Hewat: We Have Never Seen So Much Attention Around Our Journalism
Publishers have never seen so much attention paid to their journalism by the public who are seeking out news and information about the coronavirus pandemic in huge numbers, the Guardian’s commercial director Nick Hewat told an audience of advertisers and agencies today.
Speaking at Mediatel’s Future of Media Trading on a panel at about Knowing Your Audience, Guardian commercial director Nick Hewat discussed how publishers and advertisers need to adapt to technology shifts and how premium publishers compete against the walled gardens in delivering a desirable audience to buyers.
Speaking earlier today, Mr Hewat said: “Like so many media owners you are seeing really big changes going on in terms of consumption. We have never seen so much human attention aggregated around our journalism. I think coronavirus is now numbers one through to 40 in our top traffic days of all time. That beats Trump, that beats Brexit, that beats the EU referendum.
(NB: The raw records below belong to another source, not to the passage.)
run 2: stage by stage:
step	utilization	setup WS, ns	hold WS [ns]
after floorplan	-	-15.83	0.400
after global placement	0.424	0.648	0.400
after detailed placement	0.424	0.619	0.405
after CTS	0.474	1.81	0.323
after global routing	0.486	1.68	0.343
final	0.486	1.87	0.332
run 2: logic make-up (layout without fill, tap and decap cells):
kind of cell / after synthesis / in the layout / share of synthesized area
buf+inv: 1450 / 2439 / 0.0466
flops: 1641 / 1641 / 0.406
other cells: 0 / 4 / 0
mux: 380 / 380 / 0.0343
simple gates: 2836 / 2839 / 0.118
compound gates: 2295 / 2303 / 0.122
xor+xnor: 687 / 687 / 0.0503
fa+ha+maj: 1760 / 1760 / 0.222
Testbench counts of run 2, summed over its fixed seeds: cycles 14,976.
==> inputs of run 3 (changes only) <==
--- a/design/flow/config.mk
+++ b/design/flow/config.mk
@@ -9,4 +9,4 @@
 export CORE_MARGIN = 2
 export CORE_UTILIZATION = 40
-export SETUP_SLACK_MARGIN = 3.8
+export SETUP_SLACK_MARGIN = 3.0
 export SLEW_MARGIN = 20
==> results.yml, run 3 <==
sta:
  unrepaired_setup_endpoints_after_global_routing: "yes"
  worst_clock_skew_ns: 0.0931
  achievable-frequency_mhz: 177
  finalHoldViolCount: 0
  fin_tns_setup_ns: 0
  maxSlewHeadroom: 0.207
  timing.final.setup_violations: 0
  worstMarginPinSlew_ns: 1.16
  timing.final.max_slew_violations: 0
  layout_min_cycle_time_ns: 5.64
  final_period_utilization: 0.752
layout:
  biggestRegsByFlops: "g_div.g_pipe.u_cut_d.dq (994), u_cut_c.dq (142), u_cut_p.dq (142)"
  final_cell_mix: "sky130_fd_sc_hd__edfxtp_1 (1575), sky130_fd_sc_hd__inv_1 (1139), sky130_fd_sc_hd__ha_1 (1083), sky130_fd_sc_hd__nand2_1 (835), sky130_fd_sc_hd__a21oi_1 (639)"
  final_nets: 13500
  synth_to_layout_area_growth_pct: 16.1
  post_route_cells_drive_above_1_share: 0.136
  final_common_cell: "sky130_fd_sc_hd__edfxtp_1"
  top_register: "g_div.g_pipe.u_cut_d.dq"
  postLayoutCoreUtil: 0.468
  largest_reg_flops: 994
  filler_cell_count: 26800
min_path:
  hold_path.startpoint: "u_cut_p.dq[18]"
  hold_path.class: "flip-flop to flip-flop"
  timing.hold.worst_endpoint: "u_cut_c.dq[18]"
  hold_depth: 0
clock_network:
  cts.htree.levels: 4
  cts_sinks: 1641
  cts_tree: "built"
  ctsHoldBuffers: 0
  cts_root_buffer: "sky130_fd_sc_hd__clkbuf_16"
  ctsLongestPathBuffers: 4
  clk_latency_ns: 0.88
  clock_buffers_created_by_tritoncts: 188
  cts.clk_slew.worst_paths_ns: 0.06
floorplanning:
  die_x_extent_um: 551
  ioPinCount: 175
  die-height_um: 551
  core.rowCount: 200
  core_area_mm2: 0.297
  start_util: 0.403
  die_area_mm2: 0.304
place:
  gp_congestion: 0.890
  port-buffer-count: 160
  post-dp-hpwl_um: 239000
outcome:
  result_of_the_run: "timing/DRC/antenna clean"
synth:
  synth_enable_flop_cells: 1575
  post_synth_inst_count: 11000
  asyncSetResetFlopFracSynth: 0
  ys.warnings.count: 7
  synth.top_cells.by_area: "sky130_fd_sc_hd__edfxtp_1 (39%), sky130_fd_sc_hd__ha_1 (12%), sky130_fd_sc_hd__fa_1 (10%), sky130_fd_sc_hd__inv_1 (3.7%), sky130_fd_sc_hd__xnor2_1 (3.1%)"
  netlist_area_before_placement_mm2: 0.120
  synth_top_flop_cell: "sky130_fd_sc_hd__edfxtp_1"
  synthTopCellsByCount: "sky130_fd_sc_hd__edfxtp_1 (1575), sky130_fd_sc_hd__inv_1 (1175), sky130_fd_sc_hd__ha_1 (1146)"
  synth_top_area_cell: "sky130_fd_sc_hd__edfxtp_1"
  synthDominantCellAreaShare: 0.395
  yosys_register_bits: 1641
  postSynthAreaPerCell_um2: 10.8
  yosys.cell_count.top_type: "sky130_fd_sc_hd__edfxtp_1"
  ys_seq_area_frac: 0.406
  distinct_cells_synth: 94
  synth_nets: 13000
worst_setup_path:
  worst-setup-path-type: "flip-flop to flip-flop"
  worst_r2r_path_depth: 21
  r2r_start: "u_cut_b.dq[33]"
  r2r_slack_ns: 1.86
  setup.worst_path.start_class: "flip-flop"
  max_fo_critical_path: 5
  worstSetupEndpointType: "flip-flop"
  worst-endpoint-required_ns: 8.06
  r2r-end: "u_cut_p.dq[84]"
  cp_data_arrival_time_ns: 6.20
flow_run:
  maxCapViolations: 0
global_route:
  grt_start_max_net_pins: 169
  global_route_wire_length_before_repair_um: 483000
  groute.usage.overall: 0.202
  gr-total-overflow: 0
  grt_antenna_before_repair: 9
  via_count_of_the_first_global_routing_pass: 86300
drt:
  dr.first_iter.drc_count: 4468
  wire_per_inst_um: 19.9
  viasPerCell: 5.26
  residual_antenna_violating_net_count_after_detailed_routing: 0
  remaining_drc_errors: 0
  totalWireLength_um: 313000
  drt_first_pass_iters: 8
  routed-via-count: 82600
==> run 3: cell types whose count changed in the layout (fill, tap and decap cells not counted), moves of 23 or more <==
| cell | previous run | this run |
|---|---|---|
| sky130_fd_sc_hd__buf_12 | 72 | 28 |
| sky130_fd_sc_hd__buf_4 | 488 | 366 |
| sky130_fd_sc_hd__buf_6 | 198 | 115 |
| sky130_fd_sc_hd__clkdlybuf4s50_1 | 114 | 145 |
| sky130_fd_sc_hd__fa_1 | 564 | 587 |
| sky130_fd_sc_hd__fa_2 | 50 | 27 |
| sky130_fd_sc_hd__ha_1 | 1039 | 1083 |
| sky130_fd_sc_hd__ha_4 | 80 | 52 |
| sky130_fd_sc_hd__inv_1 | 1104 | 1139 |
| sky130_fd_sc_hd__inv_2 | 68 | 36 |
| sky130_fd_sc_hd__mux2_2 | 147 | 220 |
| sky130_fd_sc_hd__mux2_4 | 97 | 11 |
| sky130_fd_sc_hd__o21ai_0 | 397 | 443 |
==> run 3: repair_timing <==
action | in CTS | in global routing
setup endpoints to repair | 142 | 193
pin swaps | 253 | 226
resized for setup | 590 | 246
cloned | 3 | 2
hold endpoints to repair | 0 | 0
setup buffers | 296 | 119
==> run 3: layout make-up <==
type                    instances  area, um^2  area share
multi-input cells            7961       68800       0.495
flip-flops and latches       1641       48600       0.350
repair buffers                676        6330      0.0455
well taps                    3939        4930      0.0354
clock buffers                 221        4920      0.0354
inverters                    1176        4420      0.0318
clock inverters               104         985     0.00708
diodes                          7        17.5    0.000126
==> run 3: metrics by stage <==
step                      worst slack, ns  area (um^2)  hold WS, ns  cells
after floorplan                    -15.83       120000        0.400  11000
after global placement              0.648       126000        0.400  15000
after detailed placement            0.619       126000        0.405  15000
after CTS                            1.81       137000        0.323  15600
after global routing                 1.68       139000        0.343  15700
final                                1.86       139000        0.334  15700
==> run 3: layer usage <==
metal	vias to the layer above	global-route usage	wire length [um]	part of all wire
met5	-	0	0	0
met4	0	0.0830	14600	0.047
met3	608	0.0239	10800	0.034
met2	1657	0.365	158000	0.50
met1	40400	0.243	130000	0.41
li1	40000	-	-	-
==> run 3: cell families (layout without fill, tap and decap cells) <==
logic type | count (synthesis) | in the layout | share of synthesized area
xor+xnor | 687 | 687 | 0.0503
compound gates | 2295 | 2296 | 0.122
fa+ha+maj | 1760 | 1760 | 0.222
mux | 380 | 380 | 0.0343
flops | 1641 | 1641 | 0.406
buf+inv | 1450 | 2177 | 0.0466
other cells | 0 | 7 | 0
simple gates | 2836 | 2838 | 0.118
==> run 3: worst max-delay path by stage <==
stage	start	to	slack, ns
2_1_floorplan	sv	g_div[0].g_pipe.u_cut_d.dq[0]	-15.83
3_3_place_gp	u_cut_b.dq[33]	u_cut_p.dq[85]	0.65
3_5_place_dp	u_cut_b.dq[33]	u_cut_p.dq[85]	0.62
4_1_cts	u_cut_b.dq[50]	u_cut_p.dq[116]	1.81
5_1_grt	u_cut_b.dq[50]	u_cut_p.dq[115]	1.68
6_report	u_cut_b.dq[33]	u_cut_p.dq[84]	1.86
From an optimization exercise on the open Yosys and OpenROAD flow, aimed at small area, a short achievable clock period and few clock cycles per item; shortcuts taken in it are not production practice.
In this exercise RTL edits were held to simulation tests only and were not proved equivalent to the original.

yarrow:
## md_lr_top
module md_lr_top (
  input  logic                         clk,
  input  logic                         rst,
  output logic                         pready,
  input  logic                         pvalid,
  input  logic [md_lr_pkg::PADDRW-1:0] paddr,
  input  md_lr_pkg::particle_t         pwdata,
  input  logic                         plast,
  input  logic                         fready,
  output logic                         fvalid,
  output logic [md_lr_pkg::PADDRW-1:0] faddr,
  output logic                         flast,
  output md_lr_pkg::force_t            fdata
);
Size: about 5400 cells after synthesis, ~84 I/O pins, roughly 0.056 mm^2 of cells after synthesis.
==> module md_lr_top, before the edit <==
module md_lr_top (
  input  logic                         clk,
  input  logic                         rst,
  output logic                         pready,
  input  logic                         pvalid,
  input  logic [md_lr_pkg::PADDRW-1:0] paddr,
  input  md_lr_pkg::particle_t         pwdata,
  input  logic                         plast,
  input  logic                         fready,
  output logic                         fvalid,
  output logic [md_lr_pkg::PADDRW-1:0] faddr,
  output logic                         flast,
  output md_lr_pkg::force_t            fdata
);
  localparam int NP = md_lr_pkg::MAXNUMP;
  localparam int AW = md_lr_pkg::PADDRW;
  localparam int QW = md_lr_pkg::QW;
  localparam int CW = 3 * md_lr_pkg::GADDRW;       
  localparam int PW = CW + QW;
  logic [PW-1:0] lb [NP];
  logic [AW-1:0] wp;                    
  logic [AW-1:0] rb;                    
  logic [AW:0]   used;                  
  logic [1:0]    dcnt;                  
  logic [AW-1:0] d0_b, d0_n, d1_b, d1_n;  
  logic [CW-1:0] cb_c [NP];             
  logic [QW-1:0] cb_q [NP];             
  logic [NP-1:0] cb_m;                  
  logic          q_pend;                
  logic [AW-1:0] q_n;                   
  logic          cb_valid;              
  logic [AW-1:0] cb_n;
  logic [AW-1:0] idx;                   
  logic [AW-1:0] sp;                    
  logic [CW-1:0] pos;                   
  logic          s1_v, s1_l;
  logic [AW-1:0] s1_a;
  logic [NP*9-1:0] s1_cls;
  logic          s2_v, s2_l;
  logic [AW-1:0] s2_a;
  logic          k_v, k_l;              
  logic [AW-1:0] k_a;
  logic [13:0]   k_x, k_y, k_z;
  logic          accept, f_free, s2_adv, s1_adv, issue, idx_last;
  logic          copy_c, copy_q, done;
  logic [AW:0]   used_nxt;
  logic [1:0]    dcnt_nxt;
  logic [AW-1:0] fr_n;                  
  logic [NP-1:0] mask;                  
  assign accept   = pvalid & pready;
  assign f_free   = ~fvalid | fready;
  assign issue    = cb_valid & s1_adv;
  logic          s1_v_n, s2_v_n, k_v_n, s2_adv_n;
  logic [AW-1:0] idx_n, cb_n_n;
  assign s1_v_n   = s1_adv ? issue : s1_v;
  assign s2_v_n   = s2_adv ? s1_v : s2_v;
  assign k_v_n    = ~f_free & (k_v | s2_v);
  assign s2_adv_n = ~s2_v_n | ~k_v_n;
  assign idx_n    = issue ? (idx_last ? '0 : idx + 1'b1) : idx;
  assign cb_n_n   = copy_c ? d0_n : cb_n;
  assign done     = accept & plast;     
  assign copy_c = (dcnt != 2'd0) & ~q_pend & (~cb_valid | (issue & idx_last));
  assign copy_q = (q_pend | (copy_c & ~issue)) & (~s1_v | s2_adv);
  assign fr_n   = q_pend ? q_n : d0_n;
  assign used_nxt = used + (AW+1)'(accept) - (copy_q ? (AW+1)'(fr_n) + 1'b1 : '0);
  assign dcnt_nxt = dcnt + 2'(done) - 2'(copy_c);
  for (genvar j = 0; j < NP; j++) begin : g_mask
    logic [AW-1:0] off;
    assign off     = AW'(j) - d0_b;
    assign mask[j] = (off <= d0_n);
  end
  always_ff @(posedge clk) begin
    if (rst) begin
      pready   <= 1'b1;
      wp       <= '0;
      rb       <= '0;
      used     <= '0;
      dcnt     <= '0;
      q_pend   <= 1'b0;
      cb_valid <= 1'b0;
      idx      <= '0;
      s1_v     <= 1'b0;
      s2_v     <= 1'b0;
      k_v      <= 1'b0;
      s1_adv   <= 1'b1;
      s2_adv   <= 1'b1;
      fvalid   <= 1'b0;
    end else begin
      pready   <= (used_nxt != (AW+1)'(NP)) & (dcnt_nxt != 2'd2);
      used     <= used_nxt;
      dcnt     <= dcnt_nxt;
      if (accept) begin
        wp <= wp + 1'b1;
      end
      if (done) begin
        rb <= wp + 1'b1;
      end
      q_pend   <= (q_pend | copy_c) & ~copy_q;
      cb_valid <= copy_c | (cb_valid & ~(issue & idx_last));
      idx      <= idx_n;
      s1_v     <= s1_v_n;
      s2_v     <= s2_v_n;
      s2_adv   <= s2_adv_n;
      s1_adv   <= ~s1_v_n | s2_adv_n;
      if (f_free) begin
        fvalid <= k_v | s2_v;
        k_v    <= 1'b0;
      end else if (!k_v) begin
        k_v    <= s2_v;
      end
    end
  end
  logic [CW-1:0] nxt;
  assign nxt = cb_c[sp + 1'b1];
  always_ff @(posedge clk) begin
    idx_last <= (idx_n == cb_n_n);
    for (int j = 0; j < NP; j++) begin
      if (accept && wp == AW'(j)) begin
        lb[j] <= pwdata;
      end
    end
    if (done && (dcnt == 2'd0 || (dcnt == 2'd1 && copy_c))) begin
      d0_b <= rb;
      d0_n <= paddr;
    end else if (copy_c) begin
      d0_b <= d1_b;
      d0_n <= d1_n;
    end
    if (done) begin
      d1_b <= rb;
      d1_n <= paddr;
    end
    if (copy_c) begin
      for (int j = 0; j < NP; j++) begin
        cb_c[j] <= lb[j][PW-1:QW];
      end
      cb_m <= mask;
      cb_n <= d0_n;
      q_n  <= d0_n;
      sp   <= d0_b;
      pos  <= lb[d0_b][PW-1:QW];
    end else if (issue) begin
      sp  <= sp + 1'b1;
      pos <= nxt;
    end
    if (copy_q) begin
      for (int j = 0; j < NP; j++) begin
        cb_q[j] <= lb[j][QW-1:0];
      end
    end
  end
  logic [NP*CW-1:0] cells;
  logic [NP*QW-1:0] charges;
  logic [NP*9-1:0]  cls;
  logic [13:0]      fx, fy, fz;
  for (genvar j = 0; j < NP; j++) begin : g_slot
    assign cells[j*CW +: CW]   = cb_c[j];
    assign charges[j*QW +: QW] = cb_q[j];
  end
  force_class u_class (
    .cells (cells),
    .valid (cb_m),
    .pos   (pos),
    .cls   (cls)
  );
  force_gather u_gather (
    .clk     (clk),
    .en      (s2_adv),
    .cls     (s1_cls),
    .charges (charges),
    .fx      (fx),
    .fy      (fy),
    .fz      (fz)
  );
  always_ff @(posedge clk) begin
    if (s1_adv) begin
      s1_l   <= idx_last;
      s1_a   <= idx;
      s1_cls <= cls;
    end
    if (s2_adv) begin
      s2_l <= s1_l;
      s2_a <= s1_a;
    end
    if (f_free) begin
      flast    <= k_v ? k_l : s2_l;
      faddr    <= k_v ? k_a : s2_a;
      fdata.fx <= 18'(signed'(k_v ? k_x : fx));
      fdata.fy <= 18'(signed'(k_v ? k_y : fy));
      fdata.fz <= 18'(signed'(k_v ? k_z : fz));
    end else if (!k_v) begin
      k_l <= s2_l;
      k_a <= s2_a;
      k_x <= fx;
      k_y <= fy;
      k_z <= fz;
    end
  end
endmodule
Settings: LEC_CHECK=0, ABC_AREA=1, CAP_MARGIN=50, CORE_MARGIN=2, CORE_UTILIZATION=40, SLEW_MARGIN=70; clock period 10.0 ns.
run.sh (not shown) runs the stock make flow with config.mk's settings and CLKGATE_MAP_FILE= SYNTH_SCRIPT=/design/flow/synth_recipe.tcl, a recipe that flattens the netlist after the stock synthesis.
yarrow went all the way through synthesis, placement and routing and the layout is clean on timing, DRC and antenna.
Testbench counts of yarrow, summed over its fixed seeds: cycles 1,462, items 1,214.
It is the world’s biggest search term ever and yet we have really been unsuccessful in monetising it.
“Why’s that? The advertisers who are active are nowhere near as big as the whole categories who have disappeared. There’s no cars, there’s no fashion, there’s no travel. On top of that demand issue you’ve got brand safety blocking of coronavirus content which has increased enormously.”
Asked whether premium publishers can compete against the tech platforms in delivering a desirable audience for buyers at scale, he said: “We treat everything online the same when it isn’t. The walled gardens are always going to have the best audience data and they have done a brilliant job in persuading advertisers that that is what digital marketing is all about. But it is more subtle than that, and there are very different players across the digital ecosystem.
“Take us as quality publishers. What do we have and what is unique to us online? Firstly, professionally curated quality content and secondly deep human engagement. That comes with practise and trust and publishers like us have nearly two hundred years of it.”
He continued: “If you want a share of consumers’ attention and if you want to try and build a brand and not just be online but understand where consumers are moving to – they are moving online – go to publishers. How do you build a brand? Publishers can help.”
In response to being asked what a technology partner could do to help publishers realise as much value from their audience as possible, Mr Hewat said: “I’d like the advertising industry to recognise the different role that everything online plays. We’re only going to spend more time online- the roll out of 5G will only accelerate that. There has never been a greater disparity of media consumption between older and younger audiences.
“That disparity is digital. Younger audiences, 73 per cent of their media time is spent on digital, older audiences it is 50 per cent. So, for me, the frustration is the advertising community boils everything online down to really simplistic, ‘it’s all performance advertising.’ That’s the mindset and I think that’s a huge mistake.
“Therefore, my single wish is for technology to help demonstrate the value of human attention to advertising to help people understand the role of a publisher online – how often the purchase journey starts with the journalism. I want to see measurement that actually values advertising online in the right way.”
In an earlier panel session on programmatic supply chains and transparency, Phil Smith, ISBA chief executive, discussed their report on the programmatic ad market. The report found that publishers receive just half of advertiser spend in the programmatic supply chain with 15 per cent of spend disappearing into a black hole.
Mr Smith said: “We know the industry can’t continue in this way. We’d like to see the industry come together and agree to the standardisation of formatting, of storage and transfer of data in a way that allows this kind of audit to become standard practice. It just seems to us completely unacceptable that large advertisers and publishers, buyers and sellers, can’t see through their own supply chains.”
When asked what publishers could expect to receive once the supply chain was cleaned up, Mr Smith said: “I don’t know what a fair figure would be. I’m not well qualified to give a number there. But it does seem to me that, firstly, it is difficult to generalise, not all publishers are the same. But secondly it is very hard to see how you sustain original journalism and premium publishers on the basis of 51p in the pound.
“And you certainly hope that as you look through the supply chain, as it is meant to operate, there is more that should be available for publishers based on the current contractual arrangements.”